Researchers in Australia assigned more than 1,000 young teenagers to one of two classes: either a typical middle-school health class or one that taught a version of a mental-health treatment called dialectical behavior therapy, or DBT. After eight weeks, the researchers planned to measure whether the DBT teens’ mental health had improved.
The therapy was based on strong science: DBT incorporates some classic techniques from therapy, such as cognitive reappraisal, or reframing negative events in a more positive way, and it also includes more avant-garde techniques such as mindfulness, the practice of being in the present moment. Both techniques have been proven to alleviate psychological struggles.
This special DBT-for-teens program also covered a range of both mental-health coping strategies and life skills—which are, again, correlated with health and happiness. One week, students were instructed to pay attention to things they wouldn’t typically notice, such as a sunset. Another, they were told to sleep more, eat right, and exercise. They were taught to accept unpleasant things they couldn’t change, and also how to distract themselves from negative emotions and ask for things they need . . .

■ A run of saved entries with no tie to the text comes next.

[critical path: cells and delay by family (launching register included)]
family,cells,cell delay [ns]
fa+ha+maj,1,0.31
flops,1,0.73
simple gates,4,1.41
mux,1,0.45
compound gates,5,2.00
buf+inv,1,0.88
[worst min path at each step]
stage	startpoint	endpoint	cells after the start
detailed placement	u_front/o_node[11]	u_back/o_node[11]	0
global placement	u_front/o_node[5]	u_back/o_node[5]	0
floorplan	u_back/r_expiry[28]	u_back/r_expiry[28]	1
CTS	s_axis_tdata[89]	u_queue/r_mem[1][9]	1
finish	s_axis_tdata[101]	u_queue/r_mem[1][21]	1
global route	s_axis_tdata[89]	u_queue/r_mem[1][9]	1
===== config.mk =====
export PLATFORM = sky130hd
export DESIGN_NAME = deauth_flood_window_detector_flat
export DESIGN_NICKNAME = d
export VERILOG_FILES = /design/src/hdl/dfwd_pkg.sv /design/src/hdl/dfwd_if.sv /design/src/hdl/dfwd_ring.sv /design/src/hdl/deauth_flood_window_detector.sv /design/src/flat_wrapper.sv
export SDC_FILE = /design/constraint.sdc
export NUM_CORES = 1
export LEC_CHECK = 0
export BUFFER_PORTS_ARGS = -buffer_cell sky130_fd_sc_hd__buf_2
export CAP_MARGIN = 20
export CORE_MARGIN = 8
export CORE_UTILIZATION = 49
export DETAILED_ROUTE_END_ITERATION = 10
export PLACE_DENSITY = 0.72
export SLEW_MARGIN = 20
export SYNTH_ARGS = -nofsm -noshare
export SYNTH_HDL_FRONTEND = slang
export SYNTH_SLANG_ARGS = --single-unit

===== constraint.sdc =====
create_clock -name clk -period 6.5 [get_ports clk]
set_input_delay 0.65 -clock clk [delete_from_list [all_inputs] [get_ports clk]]
set_output_delay 0.65 -clock clk [all_outputs]
set_load 0.05 [all_outputs]
interface wss_result_if;
  import wss_pkg::*;
  logic                     valid;
  logic                     ready;
  logic        [1:0]        channel;
  logic signed [StatW-1:0]  minimum;
  logic signed [StatW-1:0]  maximum;
  logic signed [StatW-1:0]  mean;
  logic                     stat_valid;
  logic        [CfgW-1:0]   entries_used;
  logic                     last_of_run;

  modport source (output valid, channel, minimum, maximum, mean, stat_valid,
                  entries_used, last_of_run, input ready);
  modport sink   (input valid, channel, minimum, maximum, mean, stat_valid,
                  entries_used, last_of_run, output ready);
endinterface

interface wss_cfg_if;
  import wss_pkg::*;
  logic            valid;
  logic            ready;
  logic [CfgW-1:0] window_length;

  modport source (output valid, window_length, input ready);
  modport sink   (input valid, window_length, output ready);
endinterface

[src/sv/wss_ram.sv]
// Generic simple dual-port RAM with registered read.
module wss_ram #(
  parameter int unsigned Width = 8,
  parameter int unsigned Depth = 64,
  localparam int unsigned AddrW = (Depth > 1) ? $clog2(Depth) : 1
) (
  input  logic             clk_i,
  input  logic             we_i,
  input  logic [AddrW-1:0] waddr_i,
  input  logic [Width-1:0] wdata_i,
  input  logic [AddrW-1:0] raddr_i,
  output logic [Width-1:0] rdata_o
);

  logic [Width-1:0] mem_q [Depth];

  // Write port
  always_ff @(posedge clk_i) begin
    if (we_i) begin
      mem_q[waddr_i] <= wdata_i;
    end
  end

  // Registered read port
  always_ff @(posedge clk_i) begin
    rdata_o <= mem_q[raddr_i];
  end

endmodule

[src/sv/wss_div.sv]
// Restoring divider, one quotient bit per cycle, truncating signed result.
module wss_div #(
  parameter int unsigned DvdW = 24,
  parameter int unsigned DvsW = 7
) (
  input  logic            clk_i,
  input  logic            rst_ni,
  input  logic            start_i,
  input  logic [DvdW-1:0] dividend_i,  // magnitude
  input  logic [DvsW-1:0] divisor_i,
  input  logic            neg_i,       // negate the quotient
  output logic [DvdW-1:0] quot_o,
  output logic            busy_o
);

  localparam int unsigned StepW = $clog2(DvdW + 1);

  logic [DvdW-1:0]  dvd_q, dvd_d;
  logic [DvsW-1:0]  rem_q, rem_d;
  logic [DvsW-1:0]  dvs_q;
  logic             neg_q;
  logic [StepW-1:0] step_q, step_d;
  logic [DvsW:0]    trial;
  logic [DvsW:0]    diff;
  logic             fits;

  // One restoring step: shift in the next dividend bit, subtract if it fits
  always_comb begin
    trial = {rem_q, dvd_q[DvdW-1]};
    diff  = trial - {1'b0, dvs_q};
    fits  = (trial >= {1'b0, dvs_q});
    dvd_d = {dvd_q[DvdW-2:0], fits};
    rem_d = fits ? diff[DvsW-1:0] : trial[DvsW-1:0];
    step_d = step_q - StepW'(1);
  end

  // Step counter
  always_ff @(posedge clk_i or negedge rst_ni) begin
    if (!rst_ni) begin
      step_q <= '0;
    end else if (start_i) begin
      step_q <= StepW'(DvdW);
    end else if (step_q != '0) begin
      step_q <= step_d;
    end
  end

  // Datapath
  always_ff @(posedge clk_i) begin
    if (start_i) begin
      dvd_q <= dividend_i;
      rem_q <= '0;
      dvs_q <= divisor_i;
      neg_q <= neg_i;
    end else if (step_q != '0) begin
      dvd_q <= dvd_d;
      rem_q <= rem_d;
    end
  end

  assign busy_o = (step_q != '0);
  assign quot_o = neg_q ? (~dvd_q + DvdW'(1)) : dvd_q;

endmodule

[src/sv/wss_lane.sv]
// One channel lane: sample ring, min/max/sum walk and mean divider.
module wss_lane
  import wss_pkg::*;
#(
  parameter int unsigned MaxWindow = MaxWindowDef,
  parameter int unsigned ValW      = 11,
  parameter bit          SignedVal = 1'b0,
  localparam int unsigned AddrW = (MaxWindow > 1) ? $clog2(MaxWindow) : 1,
  localparam int unsigned CntW  = $clog2(MaxWindow + 1)
) (
  input  logic                    clk_i,
  input  logic                    rst_ni,
  input  lane_ctl_t               ctl_i,
  input  logic                    we_i,
  input  logic [AddrW-1:0]        waddr_i,
  input  logic [ValW-1:0]         wval_i,
  input  logic                    wflag_i,
  input  logic [AddrW-1:0]        raddr_i,
  output logic signed [StatW-1:0] min_o,
  output logic signed [StatW-1:0] max_o,
  output logic signed [StatW-1:0] mean_o,
  output logic [CntW-1:0]         cnt_o,
  output logic                    busy_o
);

  localparam int unsigned SumW = StatW + CntW;

  logic [ValW:0]            rdata;
  logic signed [StatW-1:0]  rval;
  logic                     rflag;
  logic signed [StatW-1:0]  min_q, max_q;
  logic signed [SumW-1:0]   sum_q;
  logic [CntW-1:0]          cnt_q;
  logic [SumW-1:0]          mag;
  logic [SumW-1:0]          quot;

  wss_ram #(
    .Width (ValW + 1),
    .Depth (MaxWindow)
  ) u_ring (
    .clk_i   (clk_i),
    .we_i    (we_i),
    .waddr_i (waddr_i),
    .wdata_i ({wflag_i, wval_i}),
    .raddr_i (raddr_i),
    .rdata_o (rdata)
  );

  // Extend the stored value to the result width
  assign rflag = rdata[ValW];
  assign rval  = SignedVal ? {{(StatW-ValW){rdata[ValW-1]}}, rdata[ValW-1:0]}
                           : {{(StatW-ValW){1'b0}}, rdata[ValW-1:0]};

  // Entry count, cleared for each new walk
  always_ff @(posedge clk_i or negedge rst_ni) begin
    if (!rst_ni) begin
      cnt_q <= '0;
    end else if (ctl_i.clear) begin
      cnt_q <= '0;
    end else if (ctl_i.rd_vld && rflag) begin
      cnt_q <= cnt_q + CntW'(1);
    end
  end

  // Accumulate min, max and sum over flagged entries
  always_ff @(posedge clk_i) begin
    if (ctl_i.clear) begin
      sum_q <= '0;
    end else if (ctl_i.rd_vld && rflag) begin
      sum_q <= sum_q + {{(SumW-StatW){rval[StatW-1]}}, rval};
      if (cnt_q == '0 || rval < min_q) begin
        min_q <= rval;
      end
      if (cnt_q == '0 || rval > max_q) begin
        max_q <= rval;
      end
    end
  end

  // Divide the magnitude, restore the sign afterwards
  assign mag = sum_q[SumW-1] ? (~sum_q + SumW'(1)) : sum_q;

  wss_div #(
    .DvdW (SumW),
    .DvsW (CntW)
  ) u_div (
    .clk_i      (clk_i),
    .rst_ni     (rst_ni),
    .start_i    (ctl_i.div_start),
    .dividend_i (mag),
    .divisor_i  (cnt_q),
    .neg_i      (sum_q[SumW-1]),
    .quot_o     (quot),
    .busy_o     (busy_o)
  );

  assign min_o  = min_q;
  assign max_o  = max_q;
  assign mean_o = quot[StatW-1:0];
  assign cnt_o  = cnt_q;

endmodule

[src/sv/windowed_sensor_statistics_top.sv]
// Windowed min/max/mean over four sensor channels: ring control, lanes, merge.
// A stored sample is written to the ring, then the stored entries are walked
// (scan, drain), the bit-serial mean dividers run (SumW = 17 + clog2(MaxWindow+1),
// 24 by default) and the four results are emitted. No new sample is taken until
// the gas result is loaded. A sample with a bad climate reading is accepted but dropped.
// Reset: write position and fill count clear, window length returns to 64; ring
// contents are not cleared.
module windowed_sensor_statistics_top
  import wss_pkg::*;
#(
  parameter int unsigned MaxWindow = MaxWindowDef
) (
  input  logic          clk_i,
  input  logic          rst_ni,
  wss_sample_if.sink    sample_i,
  wss_result_if.source  result_o,
  wss_cfg_if.sink       cfg_i
);

  localparam int unsigned AddrW = (MaxWindow > 1) ? $clog2(MaxWindow) : 1;
  localparam int unsigned CntW  = $clog2(MaxWindow + 1);
  localparam int unsigned LenW  = (CntW > CfgW) ? CntW : CfgW;

  state_e state_q, state_d;

  logic [CfgW-1:0]  cfg_len_q;
  logic [AddrW-1:0] wp_q, wp_d, wp_eff;
  logic [CntW-1:0]  fill_q, fill_d;
  logic [LenW-1:0]  len, wl_ext, wp_inc;
  logic [CntW-1:0]  addr_q;
  logic             rd_vld_q;
  chan_e            chan_q;

  logic accept, store, rd_issue, addr_last, lanes_busy, load;
  lane_ctl_t ctl;

  logic signed [StatW-1:0] lane_min  [NumChan];
  logic signed [StatW-1:0] lane_max  [NumChan];
  logic signed [StatW-1:0] lane_mean [NumChan];
  logic [CntW-1:0]         lane_cnt  [NumChan];
  logic [NumChan-1:0]      lane_busy;

  logic                    out_valid_q;
  logic [1:0]              out_chan_q;
  logic signed [StatW-1:0] out_min_q, out_max_q, out_mean_q;
  logic                    out_sv_q, out_last_q;
  logic [CfgW-1:0]         out_used_q;

  // Configuration register
  assign cfg_i.ready = 1'b1;

  always_ff @(posedge clk_i or negedge rst_ni) begin
    if (!rst_ni) begin
      cfg_len_q <= WindowLenRst;
    end else if (cfg_i.valid) begin
      cfg_len_q <= cfg_i.window_length;
    end
  end

  // Active window length, wrapped write position and saturating fill
  always_comb begin
    wl_ext = LenW'(cfg_len_q);
    if (wl_ext == '0) begin
      len = LenW'(1);
    end else if (wl_ext > LenW'(MaxWindow)) begin
      len = LenW'(MaxWindow);
    end else begin
      len = wl_ext;
    end
    wp_eff = (LenW'(wp_q) >= len) ? '0 : wp_q;
    wp_inc = LenW'(wp_eff) + LenW'(1);
    wp_d   = (wp_inc == len) ? '0 : wp_inc[AddrW-1:0];
    fill_d = (LenW'(fill_q) < len) ? CntW'(LenW'(fill_q) + LenW'(1)) : CntW'(len);
  end

  assign accept = sample_i.valid && sample_i.ready;
  assign store  = accept && sample_i.climate_ok;

  always_ff @(posedge clk_i or negedge rst_ni) begin
    if (!rst_ni) begin
      wp_q   <= '0;
      fill_q <= '0;
    end else if (store) begin
      wp_q   <= wp_d;
      fill_q <= fill_d;
    end
  end

  assign addr_last  = (CntW'(addr_q + CntW'(1)) == fill_q);
  assign lanes_busy = |lane_busy;

  // Next state
  always_comb begin
    state_d = state_q;
    case (state_q)
      ST_IDLE:   if (store) state_d = ST_SCAN;
      ST_SCAN:   if (addr_last) state_d = ST_DRAIN;
      ST_DRAIN:  state_d = ST_START;
      ST_START:  state_d = ST_DIVIDE;
      ST_DIVIDE: if (!lanes_busy) state_d = ST_EMIT;
      ST_EMIT:   if (load && chan_q == CH_GAS) state_d = ST_IDLE;
      default:   state_d = ST_IDLE;
    endcase
  end

  // State outputs
  always_comb begin
    sample_i.ready = (state_q == ST_IDLE);
    rd_issue       = (state_q == ST_SCAN);
    load           = (state_q == ST_EMIT) && (!out_valid_q || result_o.ready);
    ctl.clear      = store;
    ctl.rd_vld     = rd_vld_q;
    ctl.div_start  = (state_q == ST_START);
  end

  // Sequencer registers: state, walk address, read-valid pipe, result channel
  always_ff @(posedge clk_i or negedge rst_ni) begin
    if (!rst_ni) begin
      state_q  <= ST_IDLE;
      addr_q   <= '0;
      rd_vld_q <= 1'b0;
      chan_q   <= CH_TEMP;
    end else begin
      state_q  <= state_d;
      rd_vld_q <= rd_issue;
      if (store) begin
        addr_q <= '0;
        chan_q <= CH_TEMP;
      end else begin
        if (rd_issue) begin
          addr_q <= addr_q + CntW'(1);
        end
        if (load) begin
          chan_q <= chan_e'(2'(chan_q + 2'd1));
        end
      end
    end
  end

  // Lanes, one per channel
  wss_lane #(.MaxWindow (MaxWindow), .ValW (TempW), .SignedVal (1'b1)) u_lane_temp (
    .clk_i (clk_i), .rst_ni (rst_ni), .ctl_i (ctl), .we_i (store), .waddr_i (wp_eff),
    .wval_i (sample_i.temperature_tenths), .wflag_i (1'b1),
    .raddr_i (addr_q[AddrW-1:0]),
    .min_o (lane_min[CH_TEMP]), .max_o (lane_max[CH_TEMP]), .mean_o (lane_mean[CH_TEMP]),
    .cnt_o (lane_cnt[CH_TEMP]), .busy_o (lane_busy[CH_TEMP])
  );

  wss_lane #(.MaxWindow (MaxWindow), .ValW (HumW), .SignedVal (1'b0)) u_lane_hum (
    .clk_i (clk_i), .rst_ni (rst_ni), .ctl_i (ctl), .we_i (store), .waddr_i (wp_eff),
    .wval_i (sample_i.humidity_tenths), .wflag_i (1'b1),
    .raddr_i (addr_q[AddrW-1:0]),
    .min_o (lane_min[CH_HUM]), .max_o (lane_max[CH_HUM]), .mean_o (lane_mean[CH_HUM]),
    .cnt_o (lane_cnt[CH_HUM]), .busy_o (lane_busy[CH_HUM])
  );

  wss_lane #(.MaxWindow (MaxWindow), .ValW (LightW), .SignedVal (1'b0)) u_lane_light (
    .clk_i (clk_i), .rst_ni (rst_ni), .ctl_i (ctl), .we_i (store), .waddr_i (wp_eff),
    .wval_i (sample_i.light_level), .wflag_i (1'b1),
    .raddr_i (addr_q[AddrW-1:0]),
    .min_o (lane_min[CH_LIGHT]), .max_o (lane_max[CH_LIGHT]),
    .mean_o (lane_mean[CH_LIGHT]),
    .cnt_o (lane_cnt[CH_LIGHT]), .busy_o (lane_busy[CH_LIGHT])
  );

  wss_lane #(.MaxWindow (MaxWindow), .ValW (GasW), .SignedVal (1'b0)) u_lane_gas (
    .clk_i (clk_i), .rst_ni (rst_ni), .ctl_i (ctl), .we_i (store), .waddr_i (wp_eff),
    .wval_i (sample_i.gas_ppb), .wflag_i (sample_i.gas_ok),
    .raddr_i (addr_q[AddrW-1:0]),
    .min_o (lane_min[CH_GAS]), .max_o (lane_max[CH_GAS]), .mean_o (lane_mean[CH_GAS]),
    .cnt_o (lane_cnt[CH_GAS]), .busy_o (lane_busy[CH_GAS])
  );

  // Merge: pick the lane for this channel; a lane with no entries reports zeros
  always_ff @(posedge clk_i or negedge rst_ni) begin
    if (!rst_ni) begin
      out_valid_q <= 1'b0;
    end else if (load) begin
      out_valid_q <= 1'b1;
    end else if (result_o.ready) begin
      out_valid_q <= 1'b0;
    end
  end

  always_ff @(posedge clk_i) begin
    if (load) begin
      out_chan_q <= chan_q;
      out_last_q <= (chan_q == CH_GAS);
      out_used_q <= CfgW'(lane_cnt[chan_q]);
      if (lane_cnt[chan_q] == '0) begin
        out_min_q  <= '0;
        out_max_q  <= '0;
        out_mean_q <= '0;
        out_sv_q   <= 1'b0;
      end else begin
        out_min_q  <= lane_min[chan_q];
        out_max_q  <= lane_max[chan_q];
        out_mean_q <= lane_mean[chan_q];
        out_sv_q   <= 1'b1;
      end
    end
  end

  assign result_o.valid        = out_valid_q;
  assign result_o.channel      = out_chan_q;
  assign result_o.minimum      = out_min_q;
  assign result_o.maximum      = out_max_q;
  assign result_o.mean         = out_mean_q;
  assign result_o.stat_valid   = out_sv_q;
  assign result_o.entries_used = out_used_q;
  assign result_o.last_of_run  = out_last_q;

  // Fill count never passes the ring depth
  assert property (@(posedge clk_i) disable iff (!rst_ni)
    fill_q <= CntW'(MaxWindow))
    else $error("fill count beyond ring depth");

  // Temperature lane counts every stored entry of the walk
  assert property (@(posedge clk_i) disable iff (!rst_ni)
    (state_q == ST_START) |-> (lane_cnt[CH_TEMP] == fill_q))
    else $error("walk count differs from fill count");

  // Only the gas result can lack statistics, and it closes the run
  assert property (@(posedge clk_i) disable iff (!rst_ni)
    (result_o.valid && result_o.channel != CH_GAS) |->
      (result_o.stat_valid && !result_o.last_of_run && result_o.entries_used != '0))
    else $error("bad non-gas result");

  // Last gas result sends the sequencer back to idle
  assert property (@(posedge clk_i) disable iff (!rst_ni)
    (load && chan_q == CH_GAS) |=> (state_q == ST_IDLE))
    else $error("run did not end after gas result");

endmodule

But what happened was not what Harvey and her co-authors predicted. The therapy seemed to make the kids worse. Immediately after the intervention, the therapy group had worse relationships with their parents and increases in depression and anxiety. They were also less emotionally regulated and had less awareness of their emotions, and they reported a lower quality of life, compared with the control group.
Most of these negative effects dissipated after a few months, but six months later, the therapy group was still reporting poorer relationships with their parents.

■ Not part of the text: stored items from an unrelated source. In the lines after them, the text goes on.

File: src/sv/assert_macros.svh
// Assertion macros shared by the RTL of the xz block header parser.
// No dependencies; expects clk and arst_n in the including scope.
`ifndef ASSERT_MACROS_SVH
`define ASSERT_MACROS_SVH

// Clocked check, quiet while reset is asserted.
`define ASSERT_CLK(lbl, prop, msg) \
	lbl: assert property (@(posedge clk) disable iff (!arst_n) prop) else $error(msg);

// Clocked check that also holds during reset.
`define ASSERT_ALWAYS(lbl, prop, msg) \
	lbl: assert property (@(posedge clk) prop) else $error(msg);

`endif

File: src/sv/xzbh_pkg.sv
// Package for the xz block header dictionary size parser: parse phases,
// state record, constants and the bitwise CRC-32 byte update. No dependencies.
package xzbh_pkg;

	localparam logic [31:0] CRC_POLY   = 32'hEDB88320;
	localparam logic [7:0]  LZMA2_ID   = 8'h21;
	localparam logic [7:0]  FLAG_RSVD  = 8'h3C;
	localparam logic [7:0]  FLAG_CSIZE = 8'h40;
	localparam logic [7:0]  FLAG_USIZE = 8'h80;
	localparam logic [7:0]  PROP_MAX   = 8'd39;
	localparam logic [10:0] COUNT_MAX  = 11'd1036;
	localparam logic [10:0] MIN_TOTAL  = 11'd24;
	localparam logic [10:0] MIN_HDR    = 11'd8;
	localparam logic [10:0] POS_SIZE   = 11'd12;
	localparam logic [10:0] POS_FLAGS  = 11'd13;
	localparam logic [10:0] POS_FIRST  = 11'd14;
	localparam logic [10:0] MAGIC_LEN  = 11'd6;
	localparam logic [3:0]  VLI_LAST   = 4'd8;

	typedef enum logic [8:0] {
		PH_IDLE  = 9'b000000001,
		PH_CSIZE = 9'b000000010,
		PH_USIZE = 9'b000000100,
		PH_FID   = 9'b000001000,
		PH_PSIZE = 9'b000010000,
		PH_SKIP  = 9'b000100000,
		PH_PROP  = 9'b001000000,
		PH_DONE  = 9'b010000000,
		PH_FAIL  = 9'b100000000
	} phase_t;

	typedef struct packed {
		logic [10:0] cnt;     // bytes seen, saturating
		logic        magic;
		logic [10:0] hlen;    // header length in bytes
		logic [7:0]  flags;
		logic [31:0] crc;
		logic [31:0] expect_crc;
		phase_t      phase;
		logic [10:0] acc;     // low bits of the open VLI
		logic        big;     // open VLI has a bit above acc
		logic [3:0]  shift;
		logic [2:0]  filt;
		logic [10:0] pleft;
		logic        lzma2;
		logic [31:0] dict;
	} st_t;

	localparam st_t ST_RESET = '{
		cnt: 11'd0, magic: 1'b1, hlen: 11'd0, flags: 8'd0, crc: 32'hFFFFFFFF,
		expect_crc: 32'd0, phase: PH_IDLE, acc: 11'd0, big: 1'b0, shift: 4'd0,
		filt: 3'd0, pleft: 11'd0, lzma2: 1'b0, dict: 32'd0
	};

	function automatic logic [7:0] magic_byte(input logic [2:0] idx);
		logic [7:0] m;
		case (idx)
			3'd0:    m = 8'hFD;
			3'd1:    m = 8'h37;
			3'd2:    m = 8'h7A;
			3'd3:    m = 8'h58;
			3'd4:    m = 8'h5A;
			default: m = 8'h00;
		endcase
		return m;
	endfunction

	function automatic logic [31:0] crc_byte(input logic [31:0] crc_in, input logic [7:0] b);
		logic [31:0] c;
		c = crc_in ^ {24'd0, b};
		for (int k = 0; k < 8; k++) begin
			c = (c >> 1) ^ (CRC_POLY & {32{c[0]}});
		end
		return c;
	endfunction

endpackage
File: src/rtl/core/ppsp_pkg.sv
// Shared types and constants of the P6 image stream parser.
package ppsp_pkg;

	localparam logic [2:0] ST_OK             = 3'd0;
	localparam logic [2:0] ST_NO_MAGIC       = 3'd1;
	localparam logic [2:0] ST_BAD_MAGIC      = 3'd2;
	localparam logic [2:0] ST_BAD_WIDTH      = 3'd3;
	localparam logic [2:0] ST_BAD_HEIGHT     = 3'd4;
	localparam logic [2:0] ST_BAD_MAXVAL     = 3'd5;
	localparam logic [2:0] ST_MAXVAL_NOT_255 = 3'd6;
	localparam logic [2:0] ST_INCOMPLETE     = 3'd7;

	localparam logic [7:0] CH_HASH  = 8'h23;
	localparam logic [7:0] CH_PLUS  = 8'h2B;
	localparam logic [7:0] CH_P     = 8'h50;
	localparam logic [7:0] CH_SIX   = 8'h36;
	localparam logic [7:0] CH_LF    = 8'h0A;
	localparam logic [7:0] CH_SPACE = 8'h20;
	localparam logic [7:0] CH_TAB   = 8'h09;
	localparam logic [7:0] CH_CR    = 8'h0D;
	localparam logic [7:0] CH_ZERO  = 8'h30;
	localparam logic [7:0] CH_NINE  = 8'h39;

	typedef struct packed {
		logic [7:0] data;
		logic       present;
		logic       eof;
		logic       is_space;
		logic       is_hash;
		logic       is_lf;
		logic       is_digit;
		logic       is_plus;
		logic       is_p;
		logic       is_six;
	} byte_class_t;

endpackage

File: src/rtl/core/ppsp_front.sv
// Front end: classifies incoming bytes and holds them in a two-entry queue.
module ppsp_front (
	input  logic                 clk,
	input  logic                 arst_n,
	input  logic                 item_valid,
	output logic                 item_stall,
	input  logic [7:0]           data_byte,
	input  logic                 byte_present,
	input  logic                 end_of_file,
	output logic                 head_valid,
	output ppsp_pkg::byte_class_t head,
	input  logic                 pop
);

	ppsp_pkg::byte_class_t mem_q [2];
	ppsp_pkg::byte_class_t cls;
	logic       wr_ptr_q;
	logic       rd_ptr_q;
	logic [1:0] cnt_q;
	logic       push;
	logic       do_pop;

	always_comb begin
		cls.data     = data_byte;
		cls.present  = byte_present;
		cls.eof      = end_of_file;
		cls.is_space = (data_byte == ppsp_pkg::CH_SPACE) ||
			((data_byte >= ppsp_pkg::CH_TAB) && (data_byte <= ppsp_pkg::CH_CR));
		cls.is_hash  = data_byte == ppsp_pkg::CH_HASH;
		cls.is_lf    = data_byte == ppsp_pkg::CH_LF;
		cls.is_digit = (data_byte >= ppsp_pkg::CH_ZERO) && (data_byte <= ppsp_pkg::CH_NINE);
		cls.is_plus  = data_byte == ppsp_pkg::CH_PLUS;
		cls.is_p     = data_byte == ppsp_pkg::CH_P;
		cls.is_six   = data_byte == ppsp_pkg::CH_SIX;
	end

	assign item_stall = cnt_q == 2'd2;
	assign push       = item_valid && !item_stall;
	assign head_valid = cnt_q != 2'd0;
	assign head       = mem_q[rd_ptr_q];
	assign do_pop     = head_valid && pop;

	always_ff @(posedge clk) begin
		if (push) begin
			mem_q[wr_ptr_q] <= cls;
		end
	end

	always_ff @(posedge clk or negedge arst_n) begin
		if (!arst_n) begin
			wr_ptr_q <= 1'b0;
			rd_ptr_q <= 1'b0;
			cnt_q    <= 2'd0;
		end else begin
			if (push) begin
				wr_ptr_q <= !wr_ptr_q;
			end
			if (do_pop) begin
				rd_ptr_q <= !rd_ptr_q;
			end
			cnt_q <= cnt_q + {1'b0, push} - {1'b0, do_pop};
		end
	end

endmodule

These results are, well, depressing. Therapy is supposed to relieve depression, not exacerbate it . . .
But for people who study teen-mental-health treatments, these findings are part of a familiar pattern. All sorts of so-called universal interventions, in which a big group of teens are subjected to ‘healthy’ messaging from adults, have failed. Last year, a study of thousands of British kids who were put through a mindfulness program found that, in the end, they had the same depression and well-being outcomes as the control group. A cognitive-behavioral-therapy program for teens had similarly disappointing results—it proved no better than regular classwork.
D.A.R.E., which from the ’90s to early 2000s taught legions of elementary-school students 10 different street names for heroin, similarly had little to show for its efforts. (The curriculum has since been revamped.) The self-esteem-boosting craze of the ’80s also didn’t amount to much—and later research questioned whether having high self-esteem is even beneficial. Anti-bullying programs for high schoolers seem to increase bullying.
Reading these findings, haters of high-school assemblies might tingle with schadenfreude. But the consistent failure of these kinds of programs is troubling, because teen mental health is now considered a crisis—one that has so far resisted even well-considered solutions. From 2007 to 2016, pediatric emergency-room visits for mental-health disorders rose 60 percent. Most teen girls—57 percent—felt ‘persistently sad or hopeless’ in 2021, up from 36 percent in 2011. That figure is a still-not-great 29 percent among teen boys. Nearly a third of teen girls have considered suicide, according to the CDC . . . The kids are not all right, and frustratingly, we don’t really know how to help them. It feels like we should be able to just sit the teens down and tell them how to be happier. But that doesn’t seem to work, and sometimes it even backfires.”